■ EXERCISE DETAILS ■
Below is a listing. Write out exactly its lines between the one holding "From an optimization" and the one holding "export NUM_CORES = 4", inclusive.

■ INPUT DATA ■
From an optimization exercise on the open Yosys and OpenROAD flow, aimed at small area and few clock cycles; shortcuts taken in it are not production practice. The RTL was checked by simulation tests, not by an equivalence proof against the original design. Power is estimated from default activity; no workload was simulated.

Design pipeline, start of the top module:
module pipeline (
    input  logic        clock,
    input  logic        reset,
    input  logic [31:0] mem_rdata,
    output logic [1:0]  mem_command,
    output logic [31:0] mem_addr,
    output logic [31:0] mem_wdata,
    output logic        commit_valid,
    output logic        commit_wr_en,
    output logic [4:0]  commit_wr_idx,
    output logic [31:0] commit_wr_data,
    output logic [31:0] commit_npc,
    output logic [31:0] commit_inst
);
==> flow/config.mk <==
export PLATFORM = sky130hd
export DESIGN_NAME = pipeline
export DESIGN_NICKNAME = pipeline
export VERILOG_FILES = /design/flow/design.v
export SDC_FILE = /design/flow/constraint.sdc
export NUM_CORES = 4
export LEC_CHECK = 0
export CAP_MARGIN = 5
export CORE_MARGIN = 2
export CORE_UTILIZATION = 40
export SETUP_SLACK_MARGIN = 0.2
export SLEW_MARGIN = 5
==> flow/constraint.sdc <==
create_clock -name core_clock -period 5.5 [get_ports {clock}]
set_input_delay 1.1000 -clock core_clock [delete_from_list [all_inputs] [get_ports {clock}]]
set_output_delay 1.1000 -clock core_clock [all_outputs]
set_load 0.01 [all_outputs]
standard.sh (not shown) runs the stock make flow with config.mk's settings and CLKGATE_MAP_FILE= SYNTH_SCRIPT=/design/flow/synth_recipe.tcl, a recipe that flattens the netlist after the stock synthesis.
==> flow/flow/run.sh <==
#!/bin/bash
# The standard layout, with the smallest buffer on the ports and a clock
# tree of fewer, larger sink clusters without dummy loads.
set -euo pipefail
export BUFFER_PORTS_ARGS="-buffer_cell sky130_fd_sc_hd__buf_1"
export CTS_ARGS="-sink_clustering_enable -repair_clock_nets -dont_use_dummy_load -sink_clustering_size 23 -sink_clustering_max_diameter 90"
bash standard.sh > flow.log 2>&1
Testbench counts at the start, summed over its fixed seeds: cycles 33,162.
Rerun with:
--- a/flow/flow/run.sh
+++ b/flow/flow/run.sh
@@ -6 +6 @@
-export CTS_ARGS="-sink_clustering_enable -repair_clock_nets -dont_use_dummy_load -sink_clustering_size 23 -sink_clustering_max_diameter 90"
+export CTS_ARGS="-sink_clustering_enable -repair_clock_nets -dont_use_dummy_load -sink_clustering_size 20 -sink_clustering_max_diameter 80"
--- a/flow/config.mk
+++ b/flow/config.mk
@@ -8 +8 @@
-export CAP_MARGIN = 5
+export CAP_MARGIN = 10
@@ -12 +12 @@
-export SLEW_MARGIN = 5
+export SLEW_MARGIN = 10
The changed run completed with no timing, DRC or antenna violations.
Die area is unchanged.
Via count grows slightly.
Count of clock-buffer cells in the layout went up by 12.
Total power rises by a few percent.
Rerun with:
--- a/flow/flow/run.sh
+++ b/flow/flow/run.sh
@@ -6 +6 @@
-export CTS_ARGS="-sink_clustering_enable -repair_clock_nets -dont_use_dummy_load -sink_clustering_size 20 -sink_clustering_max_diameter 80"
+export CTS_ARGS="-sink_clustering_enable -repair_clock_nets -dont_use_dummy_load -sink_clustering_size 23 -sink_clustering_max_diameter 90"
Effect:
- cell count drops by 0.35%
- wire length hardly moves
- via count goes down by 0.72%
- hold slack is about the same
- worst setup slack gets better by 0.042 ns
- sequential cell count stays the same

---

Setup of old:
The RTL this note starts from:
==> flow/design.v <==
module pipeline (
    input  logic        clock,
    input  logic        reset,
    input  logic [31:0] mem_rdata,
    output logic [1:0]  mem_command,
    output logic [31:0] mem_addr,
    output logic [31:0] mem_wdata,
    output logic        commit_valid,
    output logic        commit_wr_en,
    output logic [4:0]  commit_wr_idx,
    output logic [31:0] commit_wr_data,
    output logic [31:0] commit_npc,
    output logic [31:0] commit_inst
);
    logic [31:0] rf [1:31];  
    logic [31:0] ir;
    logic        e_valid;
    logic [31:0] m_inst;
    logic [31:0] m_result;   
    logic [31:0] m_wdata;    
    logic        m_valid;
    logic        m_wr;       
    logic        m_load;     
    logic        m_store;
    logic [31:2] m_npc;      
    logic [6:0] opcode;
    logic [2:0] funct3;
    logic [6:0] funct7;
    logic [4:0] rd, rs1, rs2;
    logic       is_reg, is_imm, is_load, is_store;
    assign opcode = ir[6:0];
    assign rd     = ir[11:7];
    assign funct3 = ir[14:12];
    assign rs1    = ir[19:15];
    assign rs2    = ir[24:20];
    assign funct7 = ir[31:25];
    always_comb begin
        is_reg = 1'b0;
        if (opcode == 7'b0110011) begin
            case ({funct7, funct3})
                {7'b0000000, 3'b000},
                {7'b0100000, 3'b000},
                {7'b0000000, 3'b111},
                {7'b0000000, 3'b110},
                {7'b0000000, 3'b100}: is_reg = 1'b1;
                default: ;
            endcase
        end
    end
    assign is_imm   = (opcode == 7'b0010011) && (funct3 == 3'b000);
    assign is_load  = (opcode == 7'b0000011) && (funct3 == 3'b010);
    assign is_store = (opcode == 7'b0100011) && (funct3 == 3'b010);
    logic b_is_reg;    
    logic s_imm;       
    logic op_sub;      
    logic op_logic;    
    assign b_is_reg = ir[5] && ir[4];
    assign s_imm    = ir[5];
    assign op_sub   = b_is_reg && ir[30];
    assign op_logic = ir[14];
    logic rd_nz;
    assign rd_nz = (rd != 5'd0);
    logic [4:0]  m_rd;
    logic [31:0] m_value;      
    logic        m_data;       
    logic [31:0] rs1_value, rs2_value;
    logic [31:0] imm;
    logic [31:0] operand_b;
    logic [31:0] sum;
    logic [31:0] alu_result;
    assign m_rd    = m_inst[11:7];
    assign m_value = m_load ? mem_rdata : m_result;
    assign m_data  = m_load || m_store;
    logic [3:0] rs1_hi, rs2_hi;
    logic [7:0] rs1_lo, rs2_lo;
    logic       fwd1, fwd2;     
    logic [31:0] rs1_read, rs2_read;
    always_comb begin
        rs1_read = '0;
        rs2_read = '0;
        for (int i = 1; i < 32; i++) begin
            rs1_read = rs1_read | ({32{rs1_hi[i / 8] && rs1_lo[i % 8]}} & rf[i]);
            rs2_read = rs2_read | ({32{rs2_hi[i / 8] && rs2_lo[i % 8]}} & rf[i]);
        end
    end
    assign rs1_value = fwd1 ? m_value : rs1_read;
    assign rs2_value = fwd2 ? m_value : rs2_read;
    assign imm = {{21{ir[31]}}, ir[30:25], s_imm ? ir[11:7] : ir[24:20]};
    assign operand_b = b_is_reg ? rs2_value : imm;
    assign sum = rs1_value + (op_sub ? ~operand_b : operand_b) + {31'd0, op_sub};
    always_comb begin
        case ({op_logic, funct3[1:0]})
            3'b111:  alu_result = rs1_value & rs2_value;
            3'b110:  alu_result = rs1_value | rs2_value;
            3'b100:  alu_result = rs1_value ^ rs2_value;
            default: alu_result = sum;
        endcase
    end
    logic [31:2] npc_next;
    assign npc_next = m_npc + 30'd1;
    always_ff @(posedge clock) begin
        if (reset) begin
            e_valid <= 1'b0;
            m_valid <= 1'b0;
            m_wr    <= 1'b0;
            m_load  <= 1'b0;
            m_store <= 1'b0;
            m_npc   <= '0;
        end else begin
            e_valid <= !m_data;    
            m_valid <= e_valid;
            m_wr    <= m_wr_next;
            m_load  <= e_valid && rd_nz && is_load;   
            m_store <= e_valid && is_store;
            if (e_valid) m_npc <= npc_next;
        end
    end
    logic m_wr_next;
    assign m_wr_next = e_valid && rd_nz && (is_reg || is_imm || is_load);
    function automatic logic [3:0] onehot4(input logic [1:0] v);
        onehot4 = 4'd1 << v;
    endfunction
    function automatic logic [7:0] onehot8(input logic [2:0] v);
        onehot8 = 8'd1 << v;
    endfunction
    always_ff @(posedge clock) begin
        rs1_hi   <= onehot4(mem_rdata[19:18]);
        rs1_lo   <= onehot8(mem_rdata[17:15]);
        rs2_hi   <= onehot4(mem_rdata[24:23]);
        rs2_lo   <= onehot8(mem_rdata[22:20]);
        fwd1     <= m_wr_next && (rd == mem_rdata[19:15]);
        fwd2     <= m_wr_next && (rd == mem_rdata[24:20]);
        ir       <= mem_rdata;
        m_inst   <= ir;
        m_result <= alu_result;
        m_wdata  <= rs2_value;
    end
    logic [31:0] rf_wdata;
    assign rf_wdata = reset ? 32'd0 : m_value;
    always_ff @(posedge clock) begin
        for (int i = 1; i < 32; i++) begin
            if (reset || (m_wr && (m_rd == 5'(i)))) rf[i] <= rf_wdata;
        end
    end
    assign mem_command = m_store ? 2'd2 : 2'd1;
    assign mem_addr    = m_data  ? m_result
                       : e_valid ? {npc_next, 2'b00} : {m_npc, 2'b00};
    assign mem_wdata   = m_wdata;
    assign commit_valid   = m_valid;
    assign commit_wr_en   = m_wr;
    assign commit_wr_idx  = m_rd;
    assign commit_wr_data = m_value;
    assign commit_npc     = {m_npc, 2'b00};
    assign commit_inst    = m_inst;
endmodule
==
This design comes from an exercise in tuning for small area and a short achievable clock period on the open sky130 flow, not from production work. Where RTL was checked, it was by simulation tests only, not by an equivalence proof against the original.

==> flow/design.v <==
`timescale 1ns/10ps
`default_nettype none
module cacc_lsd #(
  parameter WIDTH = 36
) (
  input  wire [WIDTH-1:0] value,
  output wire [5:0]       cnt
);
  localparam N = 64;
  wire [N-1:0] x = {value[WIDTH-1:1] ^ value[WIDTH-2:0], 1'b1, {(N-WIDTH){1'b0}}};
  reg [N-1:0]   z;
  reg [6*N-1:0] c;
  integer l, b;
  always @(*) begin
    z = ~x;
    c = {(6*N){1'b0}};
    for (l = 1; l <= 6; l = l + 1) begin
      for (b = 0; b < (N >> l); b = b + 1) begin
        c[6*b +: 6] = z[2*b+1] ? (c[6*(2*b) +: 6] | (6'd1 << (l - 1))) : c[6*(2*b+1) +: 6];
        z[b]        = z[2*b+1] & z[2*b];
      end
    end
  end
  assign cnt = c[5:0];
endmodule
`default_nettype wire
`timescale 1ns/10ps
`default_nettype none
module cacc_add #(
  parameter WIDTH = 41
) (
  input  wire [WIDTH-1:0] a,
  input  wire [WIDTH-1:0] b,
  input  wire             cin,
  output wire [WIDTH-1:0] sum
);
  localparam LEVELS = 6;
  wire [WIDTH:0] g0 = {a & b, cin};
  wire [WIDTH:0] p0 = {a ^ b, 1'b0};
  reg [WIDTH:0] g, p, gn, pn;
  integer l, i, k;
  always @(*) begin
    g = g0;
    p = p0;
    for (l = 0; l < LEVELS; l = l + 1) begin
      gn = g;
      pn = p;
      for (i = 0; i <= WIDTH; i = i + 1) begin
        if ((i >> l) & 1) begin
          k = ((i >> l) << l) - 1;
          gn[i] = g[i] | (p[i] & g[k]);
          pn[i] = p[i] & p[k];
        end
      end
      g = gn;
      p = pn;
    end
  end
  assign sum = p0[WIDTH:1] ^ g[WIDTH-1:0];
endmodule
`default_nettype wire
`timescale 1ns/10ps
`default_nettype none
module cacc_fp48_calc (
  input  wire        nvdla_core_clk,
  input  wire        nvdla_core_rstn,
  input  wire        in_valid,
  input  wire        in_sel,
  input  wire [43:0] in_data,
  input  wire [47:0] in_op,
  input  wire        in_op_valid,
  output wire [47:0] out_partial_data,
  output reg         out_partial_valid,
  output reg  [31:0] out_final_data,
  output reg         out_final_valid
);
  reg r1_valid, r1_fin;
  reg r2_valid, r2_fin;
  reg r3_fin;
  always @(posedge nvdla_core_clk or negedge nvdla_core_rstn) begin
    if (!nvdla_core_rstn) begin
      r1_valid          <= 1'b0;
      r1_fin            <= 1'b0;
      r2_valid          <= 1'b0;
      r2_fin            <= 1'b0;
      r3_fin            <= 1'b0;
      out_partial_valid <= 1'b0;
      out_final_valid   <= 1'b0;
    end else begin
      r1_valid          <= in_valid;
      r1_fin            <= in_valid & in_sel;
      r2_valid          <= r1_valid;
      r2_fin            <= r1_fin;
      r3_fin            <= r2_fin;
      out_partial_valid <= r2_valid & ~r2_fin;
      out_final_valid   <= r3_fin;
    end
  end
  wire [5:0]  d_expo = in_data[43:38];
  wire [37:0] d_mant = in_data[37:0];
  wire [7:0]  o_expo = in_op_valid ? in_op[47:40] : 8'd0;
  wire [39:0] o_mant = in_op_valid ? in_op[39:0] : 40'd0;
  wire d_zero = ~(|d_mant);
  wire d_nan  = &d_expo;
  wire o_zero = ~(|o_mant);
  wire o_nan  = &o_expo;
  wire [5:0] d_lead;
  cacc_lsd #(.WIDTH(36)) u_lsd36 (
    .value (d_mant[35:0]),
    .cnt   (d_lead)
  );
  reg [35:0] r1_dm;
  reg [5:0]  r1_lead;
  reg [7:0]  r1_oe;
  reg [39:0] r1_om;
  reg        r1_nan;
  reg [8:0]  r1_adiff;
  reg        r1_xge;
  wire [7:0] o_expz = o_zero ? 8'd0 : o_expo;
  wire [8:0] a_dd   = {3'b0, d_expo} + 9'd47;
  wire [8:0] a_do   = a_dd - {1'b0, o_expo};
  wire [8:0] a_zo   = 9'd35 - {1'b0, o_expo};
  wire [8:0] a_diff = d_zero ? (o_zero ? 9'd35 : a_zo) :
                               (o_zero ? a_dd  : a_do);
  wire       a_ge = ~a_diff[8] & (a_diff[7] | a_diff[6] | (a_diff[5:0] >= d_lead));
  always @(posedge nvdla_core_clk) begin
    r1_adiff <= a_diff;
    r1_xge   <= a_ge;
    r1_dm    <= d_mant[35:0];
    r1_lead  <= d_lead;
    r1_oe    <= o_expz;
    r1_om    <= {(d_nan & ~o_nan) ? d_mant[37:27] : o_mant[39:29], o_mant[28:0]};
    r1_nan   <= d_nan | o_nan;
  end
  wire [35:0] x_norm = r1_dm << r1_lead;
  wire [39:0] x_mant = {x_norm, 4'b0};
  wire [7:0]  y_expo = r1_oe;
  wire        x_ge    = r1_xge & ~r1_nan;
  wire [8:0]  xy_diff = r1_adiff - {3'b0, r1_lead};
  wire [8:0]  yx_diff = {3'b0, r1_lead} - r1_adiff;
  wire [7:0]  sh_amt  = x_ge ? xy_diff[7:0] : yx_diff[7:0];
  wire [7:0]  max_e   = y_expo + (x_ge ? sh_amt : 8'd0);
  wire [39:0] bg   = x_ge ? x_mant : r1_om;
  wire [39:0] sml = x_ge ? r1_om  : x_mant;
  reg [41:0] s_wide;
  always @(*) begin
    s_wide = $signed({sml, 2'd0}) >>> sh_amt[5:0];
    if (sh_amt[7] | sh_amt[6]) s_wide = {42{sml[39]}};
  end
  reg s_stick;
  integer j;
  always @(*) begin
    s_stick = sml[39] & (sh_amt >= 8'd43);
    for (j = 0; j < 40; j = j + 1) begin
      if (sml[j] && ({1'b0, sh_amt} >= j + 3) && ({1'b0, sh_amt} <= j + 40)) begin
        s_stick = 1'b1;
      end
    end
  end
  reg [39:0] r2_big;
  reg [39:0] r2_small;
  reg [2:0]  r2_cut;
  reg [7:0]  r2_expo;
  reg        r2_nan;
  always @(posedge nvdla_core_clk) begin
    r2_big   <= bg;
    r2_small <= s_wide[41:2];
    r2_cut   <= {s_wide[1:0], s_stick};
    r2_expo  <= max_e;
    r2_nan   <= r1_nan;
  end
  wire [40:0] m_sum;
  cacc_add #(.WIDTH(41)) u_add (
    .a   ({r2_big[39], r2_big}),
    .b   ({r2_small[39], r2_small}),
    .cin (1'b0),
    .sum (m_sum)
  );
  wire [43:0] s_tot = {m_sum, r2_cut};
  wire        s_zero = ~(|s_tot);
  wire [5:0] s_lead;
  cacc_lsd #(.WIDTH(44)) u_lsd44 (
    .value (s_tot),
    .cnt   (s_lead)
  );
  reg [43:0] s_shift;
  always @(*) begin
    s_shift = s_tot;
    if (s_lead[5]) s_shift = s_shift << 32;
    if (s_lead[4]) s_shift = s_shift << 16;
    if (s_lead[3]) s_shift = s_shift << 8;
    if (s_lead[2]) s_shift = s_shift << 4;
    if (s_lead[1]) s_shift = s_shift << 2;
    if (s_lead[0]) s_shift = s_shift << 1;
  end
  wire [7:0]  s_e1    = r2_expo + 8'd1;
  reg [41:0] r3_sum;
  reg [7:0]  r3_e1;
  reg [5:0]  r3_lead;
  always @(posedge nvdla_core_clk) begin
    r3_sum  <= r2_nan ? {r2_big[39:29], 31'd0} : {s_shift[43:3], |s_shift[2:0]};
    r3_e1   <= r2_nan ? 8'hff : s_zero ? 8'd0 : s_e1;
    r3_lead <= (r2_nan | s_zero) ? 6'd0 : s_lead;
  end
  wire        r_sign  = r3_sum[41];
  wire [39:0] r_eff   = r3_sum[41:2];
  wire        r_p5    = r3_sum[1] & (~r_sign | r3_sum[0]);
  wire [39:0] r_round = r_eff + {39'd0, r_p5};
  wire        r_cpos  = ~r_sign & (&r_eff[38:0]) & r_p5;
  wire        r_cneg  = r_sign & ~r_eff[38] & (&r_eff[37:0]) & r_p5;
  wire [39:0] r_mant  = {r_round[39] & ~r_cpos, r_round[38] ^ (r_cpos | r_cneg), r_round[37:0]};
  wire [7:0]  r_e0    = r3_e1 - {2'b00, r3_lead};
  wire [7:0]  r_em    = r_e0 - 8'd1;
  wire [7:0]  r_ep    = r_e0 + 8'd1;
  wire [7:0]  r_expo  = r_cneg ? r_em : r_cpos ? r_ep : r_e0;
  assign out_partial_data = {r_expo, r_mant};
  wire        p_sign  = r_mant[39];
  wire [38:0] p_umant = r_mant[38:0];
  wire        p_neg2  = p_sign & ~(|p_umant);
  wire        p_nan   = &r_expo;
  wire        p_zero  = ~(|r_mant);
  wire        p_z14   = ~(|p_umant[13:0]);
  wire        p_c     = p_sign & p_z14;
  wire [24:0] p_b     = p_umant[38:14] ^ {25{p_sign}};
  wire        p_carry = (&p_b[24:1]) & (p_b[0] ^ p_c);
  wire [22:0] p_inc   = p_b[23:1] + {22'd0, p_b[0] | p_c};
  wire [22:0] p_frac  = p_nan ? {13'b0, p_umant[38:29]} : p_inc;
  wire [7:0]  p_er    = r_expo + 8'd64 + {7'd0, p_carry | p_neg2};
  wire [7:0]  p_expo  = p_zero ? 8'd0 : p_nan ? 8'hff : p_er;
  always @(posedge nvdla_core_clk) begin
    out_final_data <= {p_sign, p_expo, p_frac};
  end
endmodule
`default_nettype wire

■ SOLUTION ■
From an optimization exercise on the open Yosys and OpenROAD flow, aimed at small area and few clock cycles; shortcuts taken in it are not production practice. The RTL was checked by simulation tests, not by an equivalence proof against the original design. Power is estimated from default activity; no workload was simulated.

Design pipeline, start of the top module:
module pipeline (
    input  logic        clock,
    input  logic        reset,
    input  logic [31:0] mem_rdata,
    output logic [1:0]  mem_command,
    output logic [31:0] mem_addr,
    output logic [31:0] mem_wdata,
    output logic        commit_valid,
    output logic        commit_wr_en,
    output logic [4:0]  commit_wr_idx,
    output logic [31:0] commit_wr_data,
    output logic [31:0] commit_npc,
    output logic [31:0] commit_inst
);
==> flow/config.mk <==
export PLATFORM = sky130hd
export DESIGN_NAME = pipeline
export DESIGN_NICKNAME = pipeline
export VERILOG_FILES = /design/flow/design.v
export SDC_FILE = /design/flow/constraint.sdc
export NUM_CORES = 4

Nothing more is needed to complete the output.